Global Thought – Special Feature

In December 2014, Investment Management, Steward Articles by Adam Cufr

Global Financial Private CapitalA Holiday Gift for Everyone

This article is offered by one of our money managers, Global Financial Private Capital. It does such a nice job of cutting through the clutter that it simply needed to be shared with you.

‘Tis the Season

As we enter into what’s considered to be the most festive time of the year, it’s likely that many of us will be attending at least one or two holiday parties in the coming weeks.

A rather common source of small talk at such occasions involves the stock market. More specifically, there seems to be three subjects of conversation involving equities that dominate such discussions:
1. How well you and others performed in 2014
2. Where the equity market is heading in 2015
3. Why the world is going to end

1. The first conversation point is rather popular with those investors who have hit a big homerun this year by betting heavily in areas of the market that pose far greater risk than they may realize. They have amazingly forgotten the pain of 2008 because greed has infected their logic and reasoning.

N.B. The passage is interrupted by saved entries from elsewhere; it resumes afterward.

--- src/rtl/addsub_seq.sv ---
// Multi-cycle n-bit adder/subtractor: one k-bit slice per clock, start/busy/done handshake.
// Latency n/k cycles after the accepting edge; start is ignored while busy (no queueing).
module addsub_seq #(
    parameter int n = 32,
    parameter int k = 8
) (
    input  logic         Clock,
    input  logic         Resetn,
    input  logic         start,
    input  logic         sub,
    input  logic         carryin,
    input  logic [n-1:0] X,
    input  logic [n-1:0] Y,
    output logic         busy,
    output logic         done,
    output logic [n-1:0] S,
    output logic         carryout,
    output logic         overflow
);

    localparam int SLICES = n / k;
    localparam int CW     = (SLICES > 1) ? $clog2(SLICES) : 1;
    localparam logic [CW-1:0] LAST = CW'(SLICES - 1);

    typedef enum logic {IDLE, RUN} state_t;

    state_t         state;
    state_t         state_nxt;
    logic [CW-1:0]  cnt;
    logic [n-1:0]   a;
    logic [n-1:0]   b;
    logic           c;
    logic           xm;
    logic           bm;
    logic [k:0]     sum;
    logic [n-1:0]   result;
    logic           last;
    logic           accept;

    assign sum    = {1'b0, a[k-1:0]} + {1'b0, b[k-1:0]} + {{k{1'b0}}, c};
    assign last   = (cnt == LAST);
    assign accept = (state == IDLE) && start;

    // P only needs the n-k bits of slices already produced; the newest slice completes it.
    generate
        if (k < n) begin : g_part
            logic [n-k-1:0] p;
            assign result = {sum[k-1:0], p};
            always_ff @(posedge Clock or negedge Resetn) begin
                if (!Resetn) begin
                    p <= '0;
                end else if (state == RUN) begin
                    p <= result[n-1:k];
                end
            end
        end else begin : g_full
            assign result = sum[k-1:0];
        end
    endgenerate

    always_ff @(posedge Clock or negedge Resetn) begin
        if (!Resetn) begin
            state <= IDLE;
        end else begin
            state <= state_nxt;
        end
    end

    always_comb begin
        state_nxt = state;
        case (state)
            IDLE:    if (start) state_nxt = RUN;
            RUN:     if (last)  state_nxt = IDLE;
            default: state_nxt = IDLE;
        endcase
    end

    always_comb begin
        busy = (state == RUN);
    end

    always_ff @(posedge Clock or negedge Resetn) begin
        if (!Resetn) begin
            cnt      <= '0;
            a        <= '0;
            b        <= '0;
            c        <= 1'b0;
            xm       <= 1'b0;
            bm       <= 1'b0;
            S        <= '0;
            carryout <= 1'b0;
            overflow <= 1'b0;
            done     <= 1'b0;
        end else begin
            done <= 1'b0;
            if (accept) begin
                a   <= X;
                b   <= sub ? ~Y : Y;
                c   <= sub | carryin;
                xm  <= X[n-1];
                bm  <= sub ? ~Y[n-1] : Y[n-1];
                cnt <= '0;
            end else if (state == RUN) begin
                a   <= a >> k;
                b   <= b >> k;
                c   <= sum[k];
                cnt <= last ? '0 : cnt + 1'b1;
                if (last) begin
                    S        <= result;
                    carryout <= sum[k];
                    overflow <= (xm & bm & ~result[n-1]) | (~xm & ~bm & result[n-1]);
                    done     <= 1'b1;
                end
            end
        end
    end

endmodule

--- config.mk ---
export PLATFORM = sky130hd
export DESIGN_NAME = addsub_seq
export DESIGN_NICKNAME = d
export VERILOG_FILES = /design/src/rtl/addsub_seq.sv
export SDC_FILE = /design/constraint.sdc
export NUM_CORES = 1
export LEC_CHECK = 0
export BUFFER_PORTS_ARGS = -buffer_cell sky130_fd_sc_hd__buf_2
export CORE_MARGIN = 8
export CORE_UTILIZATION = 34
export DETAILED_ROUTE_END_ITERATION = 7
export GPL_TIMING_DRIVEN = 0
export PLACE_DENSITY = 0.64
export SETUP_SLACK_MARGIN = 0.2
export SYNTH_ARGS = -nofsm -noshare
export SYNTH_HDL_FRONTEND = slang
export SYNTH_SLANG_ARGS = --single-unit
export TNS_END_PERCENT = 1
--- constraint.sdc ---
create_clock -name Clock -period 2.8 [get_ports Clock]
set_input_delay 0.14 -clock Clock [delete_from_list [all_inputs] [get_ports Clock]]
set_output_delay 0.14 -clock Clock [all_outputs]
set_load 0.01 [all_outputs]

When encountered with these personalities, I recommend that you toast to their success, smile and then walk away. Those in retirement simply must focus more on the risk rather than the return because recessions do happen and bubbles do burst. Aiming for consistent returns is the goal.

2. The second conversation point is nothing more than a contest to see whose prediction will be the most accurate, much like discussing who will win the next World Series. While forecasting market movements is not inherently dangerous, your investment plan should be designed to span several years, so take any and all predictions with a grain of salt.

NOTE: Although yearly forecasts are rarely accurate, deriving expected returns is an important function of any disciplined investment process. The exercise forces an investor to analyze and map the drivers of a given asset class, which can help confirm or disprove a broader investment thesis.

3. The third conversation point is the liveliest, because invariably there’s always someone at a holiday party who is convinced that the world is doomed. They believe that the U.S. dollar will collapse, or the debt in our country will turn us into the next Argentina, or that the equity market is rigged (thanks to Michael Lewis), or that Ebola is the next bubonic plague. The list is seemingly endless.

Most of these conspiracy theories are born on the Internet and are then nurtured by mainstream media with no real oversight, because both parties can claim “independence” in their reporting. Therefore, these fear mongers are not going anywhere anytime soon, so it’s up to us to ignore them.

As a result, my gift to you this holiday season is the table below, which is a compilation of data points that disprove many popular “doom and gloom” theories out there today. Memorize these fun facts and share it with your loved ones, so that they also avoid the vortex of fear and panic that can cripple a nest egg.

The bottom line is that you should ignore both the greed that drives so many who truly believe that the market can only go up in the short-term, and the fear that keeps others up at night over events that will most likely not happen in any of our lifetimes. Instead, stay somewhere in the middle by removing emotion from your portfolio and continue to aim for consistent and realistic returns.